Omnium senza gioie per Elisa Balsamo, che cade insieme a diverse atlete nella prima prova, lo scratch. E grande spavento perché viene letteralmente investita dall’atleta egiziana. In quattro non ripartono, mentre la cuneese trova le forze per risalire in sella e concludere comunque quattordicesima.

“Siamo a un’Olimpiade, questo mi ha dato la forza per risalire in pista”, il commento a caldo di Balsamo. “Non è stato facile e sono molto dispiaciuta perchè è stata una delle peggiori gare della mia breve carriera, sicuramente non mi aspettavo questo dai Giochi però è tutta esperienza”. Già, esperienza in vista anche dei Giochi Olimpici di Parigi 2024.

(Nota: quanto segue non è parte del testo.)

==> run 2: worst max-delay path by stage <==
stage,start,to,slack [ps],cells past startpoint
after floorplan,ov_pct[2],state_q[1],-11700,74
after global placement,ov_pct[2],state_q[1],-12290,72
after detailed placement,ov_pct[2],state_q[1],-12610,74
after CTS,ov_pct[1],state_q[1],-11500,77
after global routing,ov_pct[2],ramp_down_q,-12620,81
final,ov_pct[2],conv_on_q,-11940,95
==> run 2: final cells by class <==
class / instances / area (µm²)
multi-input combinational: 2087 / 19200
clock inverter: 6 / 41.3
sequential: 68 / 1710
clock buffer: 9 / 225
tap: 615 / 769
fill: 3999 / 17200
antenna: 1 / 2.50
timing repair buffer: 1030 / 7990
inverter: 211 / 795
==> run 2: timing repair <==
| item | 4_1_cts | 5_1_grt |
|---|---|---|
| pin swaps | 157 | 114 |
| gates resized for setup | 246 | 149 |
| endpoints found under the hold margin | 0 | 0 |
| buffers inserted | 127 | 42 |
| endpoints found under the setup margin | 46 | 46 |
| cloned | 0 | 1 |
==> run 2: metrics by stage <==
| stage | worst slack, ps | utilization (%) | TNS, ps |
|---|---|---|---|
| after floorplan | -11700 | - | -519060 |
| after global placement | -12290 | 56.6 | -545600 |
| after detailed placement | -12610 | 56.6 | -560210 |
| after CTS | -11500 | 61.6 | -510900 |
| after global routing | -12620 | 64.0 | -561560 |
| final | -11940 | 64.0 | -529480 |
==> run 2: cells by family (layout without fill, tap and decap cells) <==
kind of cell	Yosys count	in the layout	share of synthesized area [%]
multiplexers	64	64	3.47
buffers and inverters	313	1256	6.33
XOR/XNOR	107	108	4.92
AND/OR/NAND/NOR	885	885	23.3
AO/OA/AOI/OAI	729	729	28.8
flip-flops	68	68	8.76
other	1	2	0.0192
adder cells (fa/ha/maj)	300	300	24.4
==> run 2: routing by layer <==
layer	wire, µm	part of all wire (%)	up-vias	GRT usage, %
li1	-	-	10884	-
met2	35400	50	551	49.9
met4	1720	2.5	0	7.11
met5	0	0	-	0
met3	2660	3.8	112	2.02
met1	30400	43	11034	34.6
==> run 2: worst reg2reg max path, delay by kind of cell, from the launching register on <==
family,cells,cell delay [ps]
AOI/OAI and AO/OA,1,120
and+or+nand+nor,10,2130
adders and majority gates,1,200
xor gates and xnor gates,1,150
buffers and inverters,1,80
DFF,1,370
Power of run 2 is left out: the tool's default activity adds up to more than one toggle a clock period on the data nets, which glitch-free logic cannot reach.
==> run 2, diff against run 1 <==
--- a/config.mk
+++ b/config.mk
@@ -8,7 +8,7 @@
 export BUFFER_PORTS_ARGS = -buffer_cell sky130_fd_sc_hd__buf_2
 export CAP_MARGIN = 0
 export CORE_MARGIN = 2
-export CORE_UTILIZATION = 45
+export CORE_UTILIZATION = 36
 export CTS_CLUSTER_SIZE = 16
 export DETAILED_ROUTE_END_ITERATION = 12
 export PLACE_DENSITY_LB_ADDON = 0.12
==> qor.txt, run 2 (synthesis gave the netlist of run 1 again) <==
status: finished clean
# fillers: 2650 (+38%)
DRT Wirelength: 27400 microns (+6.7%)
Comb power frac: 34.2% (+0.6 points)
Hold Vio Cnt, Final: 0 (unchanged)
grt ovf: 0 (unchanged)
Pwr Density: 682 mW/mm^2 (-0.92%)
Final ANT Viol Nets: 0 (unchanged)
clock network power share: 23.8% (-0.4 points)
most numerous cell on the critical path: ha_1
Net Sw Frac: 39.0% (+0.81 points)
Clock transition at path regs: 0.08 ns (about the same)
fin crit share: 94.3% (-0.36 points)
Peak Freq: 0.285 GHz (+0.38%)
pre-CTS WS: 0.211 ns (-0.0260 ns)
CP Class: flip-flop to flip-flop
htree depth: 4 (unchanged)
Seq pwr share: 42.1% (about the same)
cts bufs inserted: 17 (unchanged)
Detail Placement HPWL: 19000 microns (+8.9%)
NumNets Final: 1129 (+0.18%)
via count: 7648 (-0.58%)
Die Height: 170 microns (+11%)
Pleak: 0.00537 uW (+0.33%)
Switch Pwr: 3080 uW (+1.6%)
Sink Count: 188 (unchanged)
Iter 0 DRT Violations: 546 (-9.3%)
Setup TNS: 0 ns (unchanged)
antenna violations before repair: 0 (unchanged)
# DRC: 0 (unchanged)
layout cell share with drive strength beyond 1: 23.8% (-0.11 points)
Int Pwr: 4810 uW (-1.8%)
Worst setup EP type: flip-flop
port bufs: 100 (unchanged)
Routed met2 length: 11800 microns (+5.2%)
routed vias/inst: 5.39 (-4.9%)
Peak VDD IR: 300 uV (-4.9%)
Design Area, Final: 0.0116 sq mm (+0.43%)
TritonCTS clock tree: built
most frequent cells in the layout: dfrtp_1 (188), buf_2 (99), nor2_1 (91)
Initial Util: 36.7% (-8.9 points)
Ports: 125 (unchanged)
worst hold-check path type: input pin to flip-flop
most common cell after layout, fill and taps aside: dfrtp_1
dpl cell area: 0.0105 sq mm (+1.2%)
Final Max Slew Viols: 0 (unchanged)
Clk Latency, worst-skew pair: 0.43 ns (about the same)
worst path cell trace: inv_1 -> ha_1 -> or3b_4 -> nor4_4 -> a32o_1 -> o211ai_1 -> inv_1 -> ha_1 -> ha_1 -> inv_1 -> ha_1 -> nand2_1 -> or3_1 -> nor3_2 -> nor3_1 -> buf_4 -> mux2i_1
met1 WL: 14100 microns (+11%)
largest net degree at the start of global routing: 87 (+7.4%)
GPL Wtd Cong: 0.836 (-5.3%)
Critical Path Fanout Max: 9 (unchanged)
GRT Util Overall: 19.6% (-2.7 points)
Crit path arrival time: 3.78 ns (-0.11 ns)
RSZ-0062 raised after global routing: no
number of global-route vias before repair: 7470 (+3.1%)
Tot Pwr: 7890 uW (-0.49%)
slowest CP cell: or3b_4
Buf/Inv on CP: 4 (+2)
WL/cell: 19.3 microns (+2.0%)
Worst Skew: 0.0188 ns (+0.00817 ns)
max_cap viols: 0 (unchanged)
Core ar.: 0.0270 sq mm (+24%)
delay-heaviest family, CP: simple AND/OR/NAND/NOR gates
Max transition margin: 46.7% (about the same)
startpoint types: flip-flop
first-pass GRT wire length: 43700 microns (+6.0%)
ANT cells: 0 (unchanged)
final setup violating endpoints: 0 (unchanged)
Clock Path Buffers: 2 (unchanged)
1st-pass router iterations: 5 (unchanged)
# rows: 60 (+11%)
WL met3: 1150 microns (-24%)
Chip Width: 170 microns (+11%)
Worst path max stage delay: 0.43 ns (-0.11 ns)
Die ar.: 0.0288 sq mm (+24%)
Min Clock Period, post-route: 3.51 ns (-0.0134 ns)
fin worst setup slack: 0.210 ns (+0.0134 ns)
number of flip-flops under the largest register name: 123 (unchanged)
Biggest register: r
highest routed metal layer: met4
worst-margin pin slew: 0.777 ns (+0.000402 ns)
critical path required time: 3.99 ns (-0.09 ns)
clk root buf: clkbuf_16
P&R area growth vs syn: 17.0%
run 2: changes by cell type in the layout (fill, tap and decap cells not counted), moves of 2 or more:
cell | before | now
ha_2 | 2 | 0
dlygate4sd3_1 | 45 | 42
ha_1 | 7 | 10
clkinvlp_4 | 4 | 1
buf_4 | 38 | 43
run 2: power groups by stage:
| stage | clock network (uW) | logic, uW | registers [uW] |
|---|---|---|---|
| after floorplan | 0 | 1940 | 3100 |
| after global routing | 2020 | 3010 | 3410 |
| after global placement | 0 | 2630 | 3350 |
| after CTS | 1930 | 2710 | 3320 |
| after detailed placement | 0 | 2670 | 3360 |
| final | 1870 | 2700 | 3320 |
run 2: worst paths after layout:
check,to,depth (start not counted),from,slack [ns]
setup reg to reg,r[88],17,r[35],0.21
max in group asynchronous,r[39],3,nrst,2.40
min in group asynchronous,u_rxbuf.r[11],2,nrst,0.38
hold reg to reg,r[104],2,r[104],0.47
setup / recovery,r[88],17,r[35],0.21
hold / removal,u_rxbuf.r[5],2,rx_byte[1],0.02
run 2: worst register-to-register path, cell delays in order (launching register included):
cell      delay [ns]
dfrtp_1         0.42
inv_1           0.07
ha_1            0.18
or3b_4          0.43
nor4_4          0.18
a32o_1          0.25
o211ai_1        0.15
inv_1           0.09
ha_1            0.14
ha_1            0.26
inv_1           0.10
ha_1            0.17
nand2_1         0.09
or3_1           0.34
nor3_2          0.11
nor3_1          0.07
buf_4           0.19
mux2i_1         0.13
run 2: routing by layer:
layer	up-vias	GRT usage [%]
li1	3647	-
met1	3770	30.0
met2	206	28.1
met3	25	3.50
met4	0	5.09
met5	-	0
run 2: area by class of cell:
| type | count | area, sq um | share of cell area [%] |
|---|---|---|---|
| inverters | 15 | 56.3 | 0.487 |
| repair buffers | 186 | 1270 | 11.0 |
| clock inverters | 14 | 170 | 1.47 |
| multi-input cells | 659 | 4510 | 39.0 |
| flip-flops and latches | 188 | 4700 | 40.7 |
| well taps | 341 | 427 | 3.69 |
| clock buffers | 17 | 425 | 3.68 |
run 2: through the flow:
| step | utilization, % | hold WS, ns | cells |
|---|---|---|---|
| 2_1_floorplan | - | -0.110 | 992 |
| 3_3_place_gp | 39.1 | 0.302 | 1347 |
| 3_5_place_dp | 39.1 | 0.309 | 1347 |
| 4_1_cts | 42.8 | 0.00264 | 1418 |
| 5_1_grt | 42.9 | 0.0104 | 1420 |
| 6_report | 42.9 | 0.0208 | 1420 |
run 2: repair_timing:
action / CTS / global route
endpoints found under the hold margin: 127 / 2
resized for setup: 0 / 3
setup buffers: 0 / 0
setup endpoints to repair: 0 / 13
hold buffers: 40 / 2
`config.mk`:
```
export PLATFORM = sky130hd
export DESIGN_NAME = sar_adc_mode_and_result
export DESIGN_NICKNAME = d
export VERILOG_FILES = /design/src/hdl/sar_adc_pkg.sv /design/src/hdl/sar_adc_mode_and_result.sv
export SDC_FILE = /design/constraint.sdc
export NUM_CORES = 1
export LEC_CHECK = 0
export ABC_AREA = 1
export BUFFER_PORTS_ARGS = -buffer_cell sky130_fd_sc_hd__buf_4
export CAP_MARGIN = 10
export CELL_PAD_IN_SITES_DETAIL_PLACEMENT = 2
export CELL_PAD_IN_SITES_GLOBAL_PLACEMENT = 2
export CORE_ASPECT_RATIO = 1.25
export CORE_MARGIN = 4
export CORE_UTILIZATION = 31
export CTS_CLUSTER_SIZE = 10
export DETAILED_ROUTE_END_ITERATION = 6
export PLACE_DENSITY = 0.78
export SLEW_MARGIN = 25
export SYNTH_ARGS = -nofsm -noshare
export SYNTH_HDL_FRONTEND = slang
export SYNTH_SLANG_ARGS = --single-unit
```
`constraint.sdc`:
```
create_clock -name clk_i -period 2.47 [get_ports clk_i]
set_input_delay 0.1235 -clock clk_i [delete_from_list [all_inputs] [get_ports clk_i]]
set_output_delay 0.1235 -clock clk_i [all_outputs]
set_load 0.01 [all_outputs]
```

“L’egiziana mi è letteralmente passata sopra allo stomaco, non è stato per niente piacevole”, racconta l’azzurra della pista. “La caduta non ci voleva proprio, sia fisicamente che mentalmente. Me la sono vista arrivare e ho provato terrore: l’idea che una persona in bicicletta ti passi sopra mette i brividi. Per fortuna non mi ha colpito con i pedali da nessuna parte e quindi posso dire di essere stata fortunata”. Balsamo era stata coinvolta in una caduta anche nella madison senza fortunatamente riportare conseguenze.

Vittoria finale e medaglia oro per l’americana Jennifer Valente con 124 punti, davanti a Yumi Kajihara (Giappone), argento a 110, e Kirsten Wild (Olanda) bronzo a 108.